• **Problem details**
When a line in the material contains the word "default", copy it.

──────── Entries provided ────────

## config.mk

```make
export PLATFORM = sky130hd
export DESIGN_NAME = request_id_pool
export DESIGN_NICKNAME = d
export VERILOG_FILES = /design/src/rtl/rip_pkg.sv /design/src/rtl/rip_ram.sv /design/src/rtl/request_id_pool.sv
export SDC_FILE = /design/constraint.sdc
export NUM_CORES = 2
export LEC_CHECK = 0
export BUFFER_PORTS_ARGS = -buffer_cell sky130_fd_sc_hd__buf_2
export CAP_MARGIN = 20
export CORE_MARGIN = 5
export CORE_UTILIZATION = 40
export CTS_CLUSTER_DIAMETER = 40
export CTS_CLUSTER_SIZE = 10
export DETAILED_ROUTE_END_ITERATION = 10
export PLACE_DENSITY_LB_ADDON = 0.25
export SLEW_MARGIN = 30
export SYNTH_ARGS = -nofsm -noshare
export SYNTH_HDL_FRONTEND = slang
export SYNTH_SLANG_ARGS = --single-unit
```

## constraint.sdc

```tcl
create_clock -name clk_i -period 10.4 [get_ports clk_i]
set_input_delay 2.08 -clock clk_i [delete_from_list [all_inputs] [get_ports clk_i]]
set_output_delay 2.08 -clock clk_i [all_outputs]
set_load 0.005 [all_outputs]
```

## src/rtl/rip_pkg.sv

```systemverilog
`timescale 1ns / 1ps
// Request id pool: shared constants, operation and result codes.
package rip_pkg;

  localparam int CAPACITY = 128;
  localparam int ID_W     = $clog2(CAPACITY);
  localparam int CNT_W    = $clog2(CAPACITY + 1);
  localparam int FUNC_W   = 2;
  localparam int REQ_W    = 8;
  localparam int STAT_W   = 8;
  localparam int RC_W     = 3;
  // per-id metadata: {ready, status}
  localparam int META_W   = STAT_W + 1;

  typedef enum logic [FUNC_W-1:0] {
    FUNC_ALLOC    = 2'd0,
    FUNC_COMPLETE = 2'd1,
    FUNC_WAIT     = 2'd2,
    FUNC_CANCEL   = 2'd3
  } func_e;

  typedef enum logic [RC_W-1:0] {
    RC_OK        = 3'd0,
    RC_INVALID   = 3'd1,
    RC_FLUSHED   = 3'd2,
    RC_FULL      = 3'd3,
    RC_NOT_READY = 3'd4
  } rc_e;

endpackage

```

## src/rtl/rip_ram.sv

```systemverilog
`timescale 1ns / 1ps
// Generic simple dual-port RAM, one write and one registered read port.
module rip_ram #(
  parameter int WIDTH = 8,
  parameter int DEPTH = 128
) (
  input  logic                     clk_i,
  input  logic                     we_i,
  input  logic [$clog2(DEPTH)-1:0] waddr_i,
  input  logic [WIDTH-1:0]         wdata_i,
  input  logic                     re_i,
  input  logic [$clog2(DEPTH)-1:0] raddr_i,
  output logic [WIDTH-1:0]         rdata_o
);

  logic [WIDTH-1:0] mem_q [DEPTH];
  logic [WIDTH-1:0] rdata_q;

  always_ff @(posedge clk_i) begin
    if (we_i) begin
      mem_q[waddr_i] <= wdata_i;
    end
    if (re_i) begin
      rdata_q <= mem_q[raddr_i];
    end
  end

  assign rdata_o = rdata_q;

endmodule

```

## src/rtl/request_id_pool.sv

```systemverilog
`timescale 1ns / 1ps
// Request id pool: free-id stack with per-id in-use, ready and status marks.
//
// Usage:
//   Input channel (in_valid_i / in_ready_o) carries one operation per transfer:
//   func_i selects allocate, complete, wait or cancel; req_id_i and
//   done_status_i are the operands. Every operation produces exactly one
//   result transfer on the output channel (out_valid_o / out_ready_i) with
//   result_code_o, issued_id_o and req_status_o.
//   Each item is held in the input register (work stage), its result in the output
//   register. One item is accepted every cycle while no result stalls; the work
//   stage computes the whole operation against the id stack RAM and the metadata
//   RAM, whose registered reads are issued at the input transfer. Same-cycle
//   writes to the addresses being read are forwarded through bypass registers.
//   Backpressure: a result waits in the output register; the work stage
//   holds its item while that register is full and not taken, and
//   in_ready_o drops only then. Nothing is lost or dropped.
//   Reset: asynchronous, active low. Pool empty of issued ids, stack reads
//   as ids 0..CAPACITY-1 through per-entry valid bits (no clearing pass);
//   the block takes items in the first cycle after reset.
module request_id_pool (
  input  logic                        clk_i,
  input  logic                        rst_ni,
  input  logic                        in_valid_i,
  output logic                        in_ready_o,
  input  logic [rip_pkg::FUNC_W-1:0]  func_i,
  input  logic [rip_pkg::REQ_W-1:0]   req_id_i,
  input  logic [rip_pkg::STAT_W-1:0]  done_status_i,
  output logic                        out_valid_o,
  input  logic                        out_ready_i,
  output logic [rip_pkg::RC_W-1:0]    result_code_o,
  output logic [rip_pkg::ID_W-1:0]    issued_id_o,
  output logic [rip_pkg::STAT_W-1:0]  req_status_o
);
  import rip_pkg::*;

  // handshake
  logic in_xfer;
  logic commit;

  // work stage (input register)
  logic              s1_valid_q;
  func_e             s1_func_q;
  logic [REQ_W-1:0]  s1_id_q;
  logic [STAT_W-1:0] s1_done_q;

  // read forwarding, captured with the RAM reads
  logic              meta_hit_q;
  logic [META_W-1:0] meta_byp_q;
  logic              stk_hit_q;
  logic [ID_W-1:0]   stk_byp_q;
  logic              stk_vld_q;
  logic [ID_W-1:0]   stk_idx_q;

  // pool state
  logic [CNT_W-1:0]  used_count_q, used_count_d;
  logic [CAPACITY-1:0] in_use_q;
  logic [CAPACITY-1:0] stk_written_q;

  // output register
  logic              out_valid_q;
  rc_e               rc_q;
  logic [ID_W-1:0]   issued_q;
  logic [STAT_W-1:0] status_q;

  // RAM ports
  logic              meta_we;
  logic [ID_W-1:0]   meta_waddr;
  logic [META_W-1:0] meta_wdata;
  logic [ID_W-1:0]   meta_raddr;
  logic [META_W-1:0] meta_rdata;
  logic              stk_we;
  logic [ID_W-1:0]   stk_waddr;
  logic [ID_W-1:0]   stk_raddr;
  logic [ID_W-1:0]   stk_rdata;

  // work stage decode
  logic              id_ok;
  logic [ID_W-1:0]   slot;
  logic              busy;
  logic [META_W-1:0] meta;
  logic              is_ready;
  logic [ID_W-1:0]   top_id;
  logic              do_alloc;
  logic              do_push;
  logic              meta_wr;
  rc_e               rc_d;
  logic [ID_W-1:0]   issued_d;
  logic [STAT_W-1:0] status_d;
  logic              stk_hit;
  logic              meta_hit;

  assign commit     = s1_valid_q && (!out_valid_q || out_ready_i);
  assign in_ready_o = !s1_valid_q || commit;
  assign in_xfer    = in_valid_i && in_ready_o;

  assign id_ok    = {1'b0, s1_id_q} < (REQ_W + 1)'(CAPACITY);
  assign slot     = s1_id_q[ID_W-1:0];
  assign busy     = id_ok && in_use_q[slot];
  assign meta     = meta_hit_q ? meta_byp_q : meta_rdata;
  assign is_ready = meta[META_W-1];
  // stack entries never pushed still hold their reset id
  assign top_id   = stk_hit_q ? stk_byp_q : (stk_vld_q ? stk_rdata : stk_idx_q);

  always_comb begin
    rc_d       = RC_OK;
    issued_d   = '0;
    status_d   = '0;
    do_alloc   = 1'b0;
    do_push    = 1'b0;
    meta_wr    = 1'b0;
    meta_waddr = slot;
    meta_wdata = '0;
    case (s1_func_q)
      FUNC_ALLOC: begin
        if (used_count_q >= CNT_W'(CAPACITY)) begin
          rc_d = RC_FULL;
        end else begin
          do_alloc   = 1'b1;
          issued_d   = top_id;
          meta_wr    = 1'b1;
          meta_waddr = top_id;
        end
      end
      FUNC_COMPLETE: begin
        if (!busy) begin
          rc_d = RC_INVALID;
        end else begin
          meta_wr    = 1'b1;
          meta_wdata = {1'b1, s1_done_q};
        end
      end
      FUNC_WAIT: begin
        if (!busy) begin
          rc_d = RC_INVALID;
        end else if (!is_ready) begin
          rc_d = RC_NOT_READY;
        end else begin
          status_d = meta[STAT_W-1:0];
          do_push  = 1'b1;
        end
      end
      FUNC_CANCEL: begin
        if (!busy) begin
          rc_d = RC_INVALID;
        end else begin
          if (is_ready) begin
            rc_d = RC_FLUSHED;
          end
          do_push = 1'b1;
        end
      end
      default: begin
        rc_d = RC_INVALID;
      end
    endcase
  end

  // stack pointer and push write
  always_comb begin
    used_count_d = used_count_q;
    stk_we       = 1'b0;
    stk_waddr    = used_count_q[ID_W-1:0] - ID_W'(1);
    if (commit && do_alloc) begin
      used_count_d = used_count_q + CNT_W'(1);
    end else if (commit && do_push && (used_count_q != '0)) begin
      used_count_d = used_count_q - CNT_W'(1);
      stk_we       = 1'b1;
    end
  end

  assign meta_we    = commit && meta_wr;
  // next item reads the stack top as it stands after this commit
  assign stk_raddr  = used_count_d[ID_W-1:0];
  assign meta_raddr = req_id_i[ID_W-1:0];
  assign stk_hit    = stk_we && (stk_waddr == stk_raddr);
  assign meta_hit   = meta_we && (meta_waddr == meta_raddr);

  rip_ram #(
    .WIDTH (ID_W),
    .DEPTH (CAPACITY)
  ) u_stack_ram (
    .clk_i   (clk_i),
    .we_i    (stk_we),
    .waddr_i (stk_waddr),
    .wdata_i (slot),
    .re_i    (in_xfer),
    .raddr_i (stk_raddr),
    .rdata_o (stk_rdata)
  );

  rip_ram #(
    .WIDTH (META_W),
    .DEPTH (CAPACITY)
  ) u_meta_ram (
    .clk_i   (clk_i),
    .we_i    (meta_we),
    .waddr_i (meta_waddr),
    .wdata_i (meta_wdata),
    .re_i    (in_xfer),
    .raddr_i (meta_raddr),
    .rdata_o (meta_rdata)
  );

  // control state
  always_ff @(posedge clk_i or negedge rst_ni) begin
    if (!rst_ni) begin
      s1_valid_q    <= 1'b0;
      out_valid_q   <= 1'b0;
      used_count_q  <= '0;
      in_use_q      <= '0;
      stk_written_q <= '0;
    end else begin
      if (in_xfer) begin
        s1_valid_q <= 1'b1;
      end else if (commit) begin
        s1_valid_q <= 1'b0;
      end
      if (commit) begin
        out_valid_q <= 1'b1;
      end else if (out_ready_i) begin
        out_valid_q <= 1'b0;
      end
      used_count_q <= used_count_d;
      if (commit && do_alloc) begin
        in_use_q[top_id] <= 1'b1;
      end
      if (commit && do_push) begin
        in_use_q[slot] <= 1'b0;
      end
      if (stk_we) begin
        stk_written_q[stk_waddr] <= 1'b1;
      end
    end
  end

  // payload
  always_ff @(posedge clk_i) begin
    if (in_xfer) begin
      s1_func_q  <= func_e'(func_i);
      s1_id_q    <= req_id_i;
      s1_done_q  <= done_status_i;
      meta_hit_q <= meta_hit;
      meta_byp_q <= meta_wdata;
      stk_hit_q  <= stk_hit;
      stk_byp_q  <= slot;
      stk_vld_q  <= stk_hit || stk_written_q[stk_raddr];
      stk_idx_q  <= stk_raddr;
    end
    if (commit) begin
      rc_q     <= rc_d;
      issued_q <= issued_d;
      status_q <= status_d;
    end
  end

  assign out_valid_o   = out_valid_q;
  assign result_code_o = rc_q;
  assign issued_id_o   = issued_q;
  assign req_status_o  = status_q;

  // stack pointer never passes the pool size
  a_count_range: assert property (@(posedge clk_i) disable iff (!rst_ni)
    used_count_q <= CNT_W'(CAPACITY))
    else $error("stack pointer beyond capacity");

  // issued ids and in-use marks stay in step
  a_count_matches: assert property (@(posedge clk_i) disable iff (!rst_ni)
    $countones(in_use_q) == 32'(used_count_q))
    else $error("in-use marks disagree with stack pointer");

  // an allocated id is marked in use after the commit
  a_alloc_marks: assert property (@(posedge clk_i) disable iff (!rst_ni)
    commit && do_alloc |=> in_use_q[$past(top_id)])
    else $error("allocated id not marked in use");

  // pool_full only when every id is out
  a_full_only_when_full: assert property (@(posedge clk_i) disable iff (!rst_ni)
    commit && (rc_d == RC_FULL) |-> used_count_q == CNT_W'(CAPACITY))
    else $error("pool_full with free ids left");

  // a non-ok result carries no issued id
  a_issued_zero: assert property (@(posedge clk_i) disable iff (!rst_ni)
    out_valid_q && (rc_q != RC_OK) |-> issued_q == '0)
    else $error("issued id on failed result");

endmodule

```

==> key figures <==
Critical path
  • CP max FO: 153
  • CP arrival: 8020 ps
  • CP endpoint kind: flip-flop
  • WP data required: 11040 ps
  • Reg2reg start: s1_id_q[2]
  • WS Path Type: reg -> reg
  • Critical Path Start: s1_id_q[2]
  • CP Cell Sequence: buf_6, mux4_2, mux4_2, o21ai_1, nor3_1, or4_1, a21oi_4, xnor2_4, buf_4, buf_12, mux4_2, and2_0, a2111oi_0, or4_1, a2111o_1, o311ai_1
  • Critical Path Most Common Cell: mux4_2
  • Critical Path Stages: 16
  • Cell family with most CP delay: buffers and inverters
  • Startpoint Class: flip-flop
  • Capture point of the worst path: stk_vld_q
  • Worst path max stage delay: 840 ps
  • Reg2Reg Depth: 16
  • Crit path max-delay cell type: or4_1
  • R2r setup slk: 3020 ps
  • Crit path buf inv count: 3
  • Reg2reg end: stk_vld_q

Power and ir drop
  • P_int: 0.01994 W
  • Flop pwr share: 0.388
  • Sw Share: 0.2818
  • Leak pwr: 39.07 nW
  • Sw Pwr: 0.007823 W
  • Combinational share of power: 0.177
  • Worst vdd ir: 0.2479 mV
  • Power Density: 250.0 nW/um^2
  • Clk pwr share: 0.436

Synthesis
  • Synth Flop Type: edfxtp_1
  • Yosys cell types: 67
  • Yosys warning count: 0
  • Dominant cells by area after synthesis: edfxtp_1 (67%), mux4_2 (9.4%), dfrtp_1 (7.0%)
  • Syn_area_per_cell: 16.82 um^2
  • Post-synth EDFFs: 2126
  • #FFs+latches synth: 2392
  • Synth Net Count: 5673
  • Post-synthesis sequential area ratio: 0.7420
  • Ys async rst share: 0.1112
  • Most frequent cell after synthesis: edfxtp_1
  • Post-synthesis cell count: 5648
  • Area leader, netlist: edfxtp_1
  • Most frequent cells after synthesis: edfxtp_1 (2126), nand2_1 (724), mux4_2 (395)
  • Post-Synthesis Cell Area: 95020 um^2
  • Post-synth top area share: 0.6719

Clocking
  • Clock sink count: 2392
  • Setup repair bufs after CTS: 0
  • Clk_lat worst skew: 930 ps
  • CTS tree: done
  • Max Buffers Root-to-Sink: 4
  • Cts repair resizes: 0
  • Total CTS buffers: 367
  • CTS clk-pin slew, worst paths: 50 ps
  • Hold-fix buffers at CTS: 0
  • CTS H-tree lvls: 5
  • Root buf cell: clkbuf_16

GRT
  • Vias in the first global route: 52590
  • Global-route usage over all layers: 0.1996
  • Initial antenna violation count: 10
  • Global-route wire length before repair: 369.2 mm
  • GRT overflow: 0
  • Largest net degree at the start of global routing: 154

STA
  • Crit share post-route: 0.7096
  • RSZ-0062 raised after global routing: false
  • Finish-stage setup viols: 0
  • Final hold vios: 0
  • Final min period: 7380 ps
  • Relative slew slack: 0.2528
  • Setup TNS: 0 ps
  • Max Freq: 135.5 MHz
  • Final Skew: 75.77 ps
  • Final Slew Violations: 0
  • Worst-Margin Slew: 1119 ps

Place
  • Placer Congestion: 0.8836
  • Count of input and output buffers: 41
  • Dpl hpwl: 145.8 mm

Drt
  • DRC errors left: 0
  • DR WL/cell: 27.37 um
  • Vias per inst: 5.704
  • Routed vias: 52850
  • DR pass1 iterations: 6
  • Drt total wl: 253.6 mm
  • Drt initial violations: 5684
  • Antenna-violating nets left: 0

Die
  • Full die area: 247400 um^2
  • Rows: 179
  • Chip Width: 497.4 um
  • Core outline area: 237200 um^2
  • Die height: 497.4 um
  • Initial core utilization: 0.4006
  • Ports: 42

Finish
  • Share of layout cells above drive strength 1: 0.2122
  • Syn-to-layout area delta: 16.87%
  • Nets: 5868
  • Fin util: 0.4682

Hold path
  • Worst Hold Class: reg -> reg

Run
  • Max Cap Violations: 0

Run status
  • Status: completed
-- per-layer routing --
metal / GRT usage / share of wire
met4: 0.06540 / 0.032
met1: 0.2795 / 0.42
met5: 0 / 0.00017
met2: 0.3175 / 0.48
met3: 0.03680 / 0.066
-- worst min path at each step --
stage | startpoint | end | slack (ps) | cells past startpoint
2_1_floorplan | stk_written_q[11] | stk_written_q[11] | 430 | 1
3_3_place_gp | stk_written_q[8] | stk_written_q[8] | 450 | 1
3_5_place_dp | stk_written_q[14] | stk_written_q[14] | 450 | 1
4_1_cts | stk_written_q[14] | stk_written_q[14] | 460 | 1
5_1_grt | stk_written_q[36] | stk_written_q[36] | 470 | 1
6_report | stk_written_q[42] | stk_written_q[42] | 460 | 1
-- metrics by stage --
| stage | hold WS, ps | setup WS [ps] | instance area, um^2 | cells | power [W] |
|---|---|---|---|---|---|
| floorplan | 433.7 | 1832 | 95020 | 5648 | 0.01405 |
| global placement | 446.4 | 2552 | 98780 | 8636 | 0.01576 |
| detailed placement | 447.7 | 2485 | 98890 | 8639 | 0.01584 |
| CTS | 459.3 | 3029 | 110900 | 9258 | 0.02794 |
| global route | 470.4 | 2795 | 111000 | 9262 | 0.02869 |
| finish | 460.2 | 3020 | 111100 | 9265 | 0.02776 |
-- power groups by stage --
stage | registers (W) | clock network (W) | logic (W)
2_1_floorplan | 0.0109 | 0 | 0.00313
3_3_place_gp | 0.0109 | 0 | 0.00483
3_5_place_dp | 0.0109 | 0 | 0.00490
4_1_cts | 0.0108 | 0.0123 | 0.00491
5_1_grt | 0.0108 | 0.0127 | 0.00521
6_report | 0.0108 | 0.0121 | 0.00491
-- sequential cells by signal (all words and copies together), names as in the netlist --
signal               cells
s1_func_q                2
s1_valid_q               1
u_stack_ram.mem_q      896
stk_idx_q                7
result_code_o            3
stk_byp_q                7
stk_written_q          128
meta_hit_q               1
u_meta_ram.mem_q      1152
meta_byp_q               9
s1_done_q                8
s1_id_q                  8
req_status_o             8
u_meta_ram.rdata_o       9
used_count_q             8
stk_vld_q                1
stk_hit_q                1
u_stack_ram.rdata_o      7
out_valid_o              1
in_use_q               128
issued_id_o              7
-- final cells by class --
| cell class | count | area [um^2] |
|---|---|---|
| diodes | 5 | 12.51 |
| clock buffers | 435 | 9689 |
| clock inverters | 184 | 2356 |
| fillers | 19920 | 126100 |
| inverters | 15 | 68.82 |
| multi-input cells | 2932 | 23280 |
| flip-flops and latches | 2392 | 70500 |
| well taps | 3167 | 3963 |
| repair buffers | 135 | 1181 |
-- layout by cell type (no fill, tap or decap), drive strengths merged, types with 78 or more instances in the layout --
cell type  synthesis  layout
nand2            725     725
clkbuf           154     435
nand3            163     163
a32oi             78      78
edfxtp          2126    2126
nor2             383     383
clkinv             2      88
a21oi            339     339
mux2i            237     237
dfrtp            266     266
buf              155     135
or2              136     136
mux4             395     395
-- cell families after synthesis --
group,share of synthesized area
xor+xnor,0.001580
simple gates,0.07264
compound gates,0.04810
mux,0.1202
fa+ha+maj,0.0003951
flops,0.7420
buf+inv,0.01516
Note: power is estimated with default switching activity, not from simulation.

────────

• **Result for this exercise**
      default: begin
Note: power is estimated with default switching activity, not from simulation.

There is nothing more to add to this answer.